Gugatan dapat diajukan apabila ditemukan bukti kuat bahwa pembangunan GOM dilakukan tanpa rekomendasi lingkungan, tanpa kajian teknis, atau bahkan melewati batas sempadan sungai yang diatur minimal 10 hingga 30 meter sesuai Pergub Jawa Barat.
LPRI Siapkan Surat Terbuka: DLH – DPKPP – PUPR Akan Dimintai Penjelasan
Sebagai bentuk kontrol sosial, LPRI berencana melayangkan surat terbuka kepada sejumlah dinas terkait, termasuk DLH, DPKPP, dan Dinas PUPR, sebelum meminta data teknis perizinan kepada Dinas Pelayanan Terpadu Satu Pintu (PTSP).
“Pertanyaannya sederhana: apakah pembangunan GOM ini memiliki dasar rekomendasi dari dinas–dinas terkait?

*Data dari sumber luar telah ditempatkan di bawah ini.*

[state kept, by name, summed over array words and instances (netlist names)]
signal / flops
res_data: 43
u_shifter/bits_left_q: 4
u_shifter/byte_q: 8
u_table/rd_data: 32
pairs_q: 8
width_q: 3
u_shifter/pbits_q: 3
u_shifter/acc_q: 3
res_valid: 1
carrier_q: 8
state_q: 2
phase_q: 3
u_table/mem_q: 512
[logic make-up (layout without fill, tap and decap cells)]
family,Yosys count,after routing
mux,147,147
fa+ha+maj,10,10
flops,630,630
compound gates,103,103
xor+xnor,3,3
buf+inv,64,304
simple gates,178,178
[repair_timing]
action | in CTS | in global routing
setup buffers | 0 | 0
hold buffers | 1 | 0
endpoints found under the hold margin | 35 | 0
$ cat src/isbrs_pkg.sv
// ---------------------------------------------------------------------------
// isbrs_pkg: shared types and constants for the sensor burst-read sequencer
// Status codes, controller actions, register indexes and payload structs.
// ---------------------------------------------------------------------------
`default_nettype none

package isbrs_pkg;

	// TWI master status codes, low three bits dropped (status[7:3])
	localparam logic [4:0] TWI_START      = 5'h01; // 0x08
	localparam logic [4:0] TWI_RESTART    = 5'h02; // 0x10
	localparam logic [4:0] TWI_SLA_W_ACK  = 5'h03; // 0x18
	localparam logic [4:0] TWI_DATA_W_ACK = 5'h05; // 0x28
	localparam logic [4:0] TWI_SLA_R_ACK  = 5'h08; // 0x40
	localparam logic [4:0] TWI_DATA_R_ACK = 5'h0A; // 0x50
	localparam logic [4:0] TWI_DATA_R_NAK = 5'h0B; // 0x58

	localparam logic [15:0] HEADING_ERR  = 16'hEEEE;
	localparam logic [7:0]  ANGLE_ERR    = 8'hBB;
	localparam logic [15:0] HEADING_NONE = 16'hFFFF;
	localparam logic [7:0]  ANGLE_NONE   = 8'hFF;

	typedef enum logic [2:0] {
		ACT_NONE  = 3'd0,
		ACT_NACK  = 3'd1,
		ACT_ACK   = 3'd2,
		ACT_START = 3'd3,
		ACT_STOP  = 3'd4,
		ACT_ABORT = 3'd5
	} act_t;

	typedef enum logic [1:0] {
		REG_DEVICE_ADDRESS = 2'd0,
		REG_FIRST_REGISTER = 2'd1,
		REG_ENABLE         = 2'd2
	} reg_idx_t;

	localparam logic CMD_START  = 1'b0;
	localparam logic CMD_STATUS = 1'b1;

	typedef struct packed {
		logic       command;
		logic [7:0] status;
		logic [7:0] rx_byte;
	} isbrs_in_t;

	typedef struct packed {
		logic [2:0]  action;
		logic        tx_valid;
		logic [7:0]  tx_byte;
		logic [15:0] heading_value;
		logic        heading_valid;
		logic [7:0]  pitch_value;
		logic        pitch_valid;
		logic [7:0]  roll_value;
		logic        roll_valid;
		logic        busy_res;
		logic        fault;
	} isbrs_out_t;

	typedef struct packed {
		logic [6:0] device_address;
		logic [7:0] first_register;
		logic       enable;
	} isbrs_cfg_t;

endpackage

`default_nettype wire

$ cat src/isbrs_cfg.sv
// ---------------------------------------------------------------------------
// isbrs_cfg: configuration registers
// Device address, first register and enable, written by index.
// ---------------------------------------------------------------------------
`default_nettype none

module isbrs_cfg import isbrs_pkg::*; (
	input  wire logic       clk,
	input  wire logic       arst_n,
	input  wire logic       cfg_we,
	input  wire logic [1:0] cfg_index,
	input  wire logic [7:0] cfg_data,
	output isbrs_cfg_t      cfg
);

	isbrs_cfg_t cfg_q;

	always_ff @(posedge clk or negedge arst_n) begin
		if (!arst_n) begin
			cfg_q.device_address <= 7'd96;
			cfg_q.first_register <= 8'd2;
			cfg_q.enable         <= 1'b0;
		end else if (cfg_we) begin
			unique case (cfg_index)
				REG_DEVICE_ADDRESS: cfg_q.device_address <= cfg_data[6:0];
				REG_FIRST_REGISTER: cfg_q.first_register <= cfg_data;
				REG_ENABLE:         cfg_q.enable         <= cfg_data[0];
				default: ; // unused index
			endcase
		end
	end

	assign cfg = cfg_q;

endmodule

`default_nettype wire

$ cat src/isbrs_core.sv
// ---------------------------------------------------------------------------
// isbrs_core: sequencer state and next-state logic
// Decodes one beat against the current state, updates state on step.
// ---------------------------------------------------------------------------
`default_nettype none

module isbrs_core import isbrs_pkg::*; (
	input  wire logic       clk,
	input  wire logic       arst_n,
	input  wire logic       step,
	input  wire isbrs_in_t  item,
	input  wire isbrs_cfg_t cfg,
	output isbrs_out_t      res
);

	logic [1:0]  phase_q, phase_d;
	logic [15:0] heading_q, heading_d;
	logic [7:0]  pitch_q, pitch_d;
	logic [7:0]  roll_q, roll_d;
	logic [2:0]  ready_q, ready_d;
	logic        active_q, active_d;
	logic        error_q, error_d;
	act_t        act;
	logic        txv;
	logic [7:0]  txb;

	always_comb begin
		phase_d   = phase_q;
		heading_d = heading_q;
		pitch_d   = pitch_q;
		roll_d    = roll_q;
		ready_d   = ready_q;
		active_d  = active_q;
		error_d   = error_q;
		act       = ACT_NONE;
		txv       = 1'b0;
		txb       = 8'h00;
		if (item.command == CMD_START) begin
			if (!active_q) begin
				phase_d   = 2'd0;
				heading_d = HEADING_NONE;
				pitch_d   = ANGLE_NONE;
				roll_d    = ANGLE_NONE;
				ready_d   = 3'b000;
				error_d   = 1'b0;
				active_d  = 1'b1;
				if (cfg.enable) act = ACT_START;
			end
		end else begin
			unique case (item.status[7:3])
				TWI_START: begin
					txv = 1'b1;
					txb = {cfg.device_address, 1'b0};
					act = ACT_NACK;
				end
				TWI_SLA_W_ACK: begin
					txv = 1'b1;
					txb = cfg.first_register;
					act = ACT_NACK;
				end
				TWI_DATA_W_ACK: act = ACT_START;
				TWI_RESTART: begin
					txv = 1'b1;
					txb = {cfg.device_address, 1'b1};
					act = ACT_NACK;
				end
				TWI_SLA_R_ACK: begin
					if (phase_q == 2'd0) act = ACT_ACK;
				end
				TWI_DATA_R_ACK: begin
					unique case (phase_q)
						2'd0: begin
							heading_d = {item.rx_byte, 8'h00};
							phase_d   = 2'd1;
							act       = ACT_ACK;
						end
						2'd1: begin
							heading_d  = heading_q | {8'h00, item.rx_byte};
							ready_d[0] = 1'b1;
							phase_d    = 2'd2;
							act        = ACT_ACK;
						end
						2'd2: begin
							pitch_d    = item.rx_byte;
							ready_d[1] = 1'b1;
							phase_d    = 2'd3;
							act        = ACT_NACK;
						end
						default: act = ACT_ACK; // roll phase: nothing captured
					endcase
				end
				TWI_DATA_R_NAK: begin
					if (phase_q == 2'd3) begin
						roll_d     = item.rx_byte;
						ready_d[2] = 1'b1;
						active_d   = 1'b0;
						act        = ACT_STOP;
					end else begin
						error_d   = 1'b1;
						heading_d = HEADING_ERR;
						active_d  = 1'b0;
						act       = ACT_ABORT;
					end
				end
				default: begin
					error_d   = 1'b1;
					heading_d = HEADING_ERR;
					pitch_d   = ANGLE_ERR;
					roll_d    = ANGLE_ERR;
					active_d  = 1'b0;
					act       = ACT_ABORT;
				end
			endcase
		end
	end

	always_ff @(posedge clk or negedge arst_n) begin
		if (!arst_n) begin
			phase_q   <= 2'd0;
			heading_q <= 16'h0000;
			pitch_q   <= 8'h00;
			roll_q    <= 8'h00;
			ready_q   <= 3'b000;
			active_q  <= 1'b0;
			error_q   <= 1'b0;
		end else if (step) begin
			phase_q   <= phase_d;
			heading_q <= heading_d;
			pitch_q   <= pitch_d;
			roll_q    <= roll_d;
			ready_q   <= ready_d;
			active_q  <= active_d;
			error_q   <= error_d;
		end
	end

	always_comb begin
		res.action        = act;
		res.tx_valid      = txv;
		res.tx_byte       = txb;
		res.heading_value = heading_d;
		res.heading_valid = ready_d[0];
		res.pitch_value   = pitch_d;
		res.pitch_valid   = ready_d[1];
		res.roll_value    = roll_d;
		res.roll_valid    = ready_d[2];
		res.busy_res      = active_d;
		res.fault         = error_d;
	end

endmodule

`default_nettype wire

$ cat src/i2c_sensor_burst_read_sequencer_unit.sv
// A beat is held in the request register, then decoded and shown on rsp from the result
// register. Throughput: one beat per cycle while rsp is not stalled; the decode is a
// single pass between the request and result registers, state updated in the same edge.
// A stalled result holds; the request register then fills only while it is empty.
// Reset (arst_n low, asynchronous): both registers empty, state and flags cleared,
// configuration back to address 96, first register 2, disabled.
// ---------------------------------------------------------------------------
// i2c_sensor_burst_read_sequencer_unit: I2C sensor burst-read sequencer
// Takes start commands and bus status beats, returns the controller action,
// the byte to send and the current heading, pitch and roll readings.
// ---------------------------------------------------------------------------
`default_nettype none

module i2c_sensor_burst_read_sequencer_unit import isbrs_pkg::*; (
	input  wire logic       clk,
	input  wire logic       arst_n,
	// request channel
	input  wire logic       req_valid,
	output logic            req_stall,
	input  wire isbrs_in_t  req,
	// result channel
	output logic            rsp_valid,
	input  wire logic       rsp_stall,
	output isbrs_out_t      rsp,
	// configuration write port
	input  wire logic       cfg_we,
	input  wire logic [1:0] cfg_index,
	input  wire logic [7:0] cfg_data
);

	isbrs_cfg_t cfg;
	isbrs_out_t res;

	// request register
	logic       req_valid_s1;
	isbrs_in_t  req_s1;
	// result register
	logic       rsp_valid_s2;
	isbrs_out_t rsp_s2;

	logic advance;

	// The beat in the request register moves on whenever the result register
	// is empty or is being drained this cycle.
	assign advance   = req_valid_s1 && (!rsp_valid_s2 || !rsp_stall);
	assign req_stall = req_valid_s1 && !advance;

	always_ff @(posedge clk or negedge arst_n) begin
		if (!arst_n) begin
			req_valid_s1 <= 1'b0;
		end else if (!req_stall) begin
			req_valid_s1 <= req_valid;
		end
	end

	always_ff @(posedge clk) begin
		if (req_valid && !req_stall) begin
			req_s1 <= req;
		end
	end

	isbrs_cfg u_cfg (
		.clk       (clk),
		.arst_n    (arst_n),
		.cfg_we    (cfg_we),
		.cfg_index (cfg_index),
		.cfg_data  (cfg_data),
		.cfg       (cfg)
	);

	// State commits only when the result is actually captured.
	isbrs_core u_core (
		.clk    (clk),
		.arst_n (arst_n),
		.step   (advance),
		.item   (req_s1),
		.cfg    (cfg),
		.res    (res)
	);

	always_ff @(posedge clk or negedge arst_n) begin
		if (!arst_n) begin
			rsp_valid_s2 <= 1'b0;
		end else if (advance) begin
			rsp_valid_s2 <= 1'b1;
		end else if (!rsp_stall) begin
			rsp_valid_s2 <= 1'b0;
		end
	end

	always_ff @(posedge clk) begin
		if (advance) begin
			rsp_s2 <= res;
		end
	end

	assign rsp_valid = rsp_valid_s2;
	assign rsp       = rsp_s2;

`ifndef SYNTHESIS
	// A read that ends in error is never still marked in progress.
	a_busy_fault: assert property (@(posedge clk) disable iff (!arst_n)
		rsp_valid |-> !(rsp.busy_res && rsp.fault))
		else $error("busy and fault both set");

	// Bytes to send only go out with a plain continue.
	a_tx_action: assert property (@(posedge clk) disable iff (!arst_n)
		(rsp_valid && rsp.tx_valid) |-> (rsp.action == ACT_NACK))
		else $error("tx byte without continue action");

	// A clean STOP completes all three readings and ends the transaction.
	a_stop_done: assert property (@(posedge clk) disable iff (!arst_n)
		(rsp_valid && rsp.action == ACT_STOP) |->
		(rsp.roll_valid && rsp.pitch_valid && rsp.heading_valid && !rsp.busy_res))
		else $error("stop without complete readings");

	// Abort always leaves the error marker on the heading.
	a_abort_marker: assert property (@(posedge clk) disable iff (!arst_n)
		(rsp_valid && rsp.action == ACT_ABORT) |->
		(rsp.fault && rsp.heading_value == HEADING_ERR))
		else $error("abort without error markers");

	// Request side is only held off when a beat is waiting on a full result stage.
	a_stall_cause: assert property (@(posedge clk) disable iff (!arst_n)
		req_stall |-> (req_valid_s1 && rsp_valid_s2 && rsp_stall))
		else $error("request stalled without cause");
`endif

endmodule

`default_nettype wire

Ini harus dibuka ke publik,” tegas Hidayat.
Ia menilai tidak mungkin sebuah proyek berskala besar seperti ini berjalan tanpa keterlibatan lintas dinas. Karena itu, diperlukan pertemuan bersama untuk mengurai persoalan dan mencari solusi tanpa melanggar aturan tata ruang maupun ketentuan kementrian.
Hidayat mengingatkan Pemkab Bogor untuk merespons cepat isu ini agar tidak berkembang menjadi opini liar di masyarakat.
“Kalau ada temuan pelanggaran, komunikasikan dulu secara kajian teknis melalui SDA atau BPWS. Jangan biarkan kasus ini menjadi bola liar,” katanya.
Ia menegaskan bahwa berbagai regulasi, dari Permen PUPR No. 28/2015, Pergub Jabar No. 8/2005, hingga Perda Kabupaten Bogor No. 4/2016, sudah sangat jelas mengatur batas sempadan sungai dan sumber air.
“Permasalahan ini tidak boleh dipisahkan dari aturan-aturan yang mengikat. Semua dinas harus melihat kasus ini secara utuh,” pungkas Hidayat.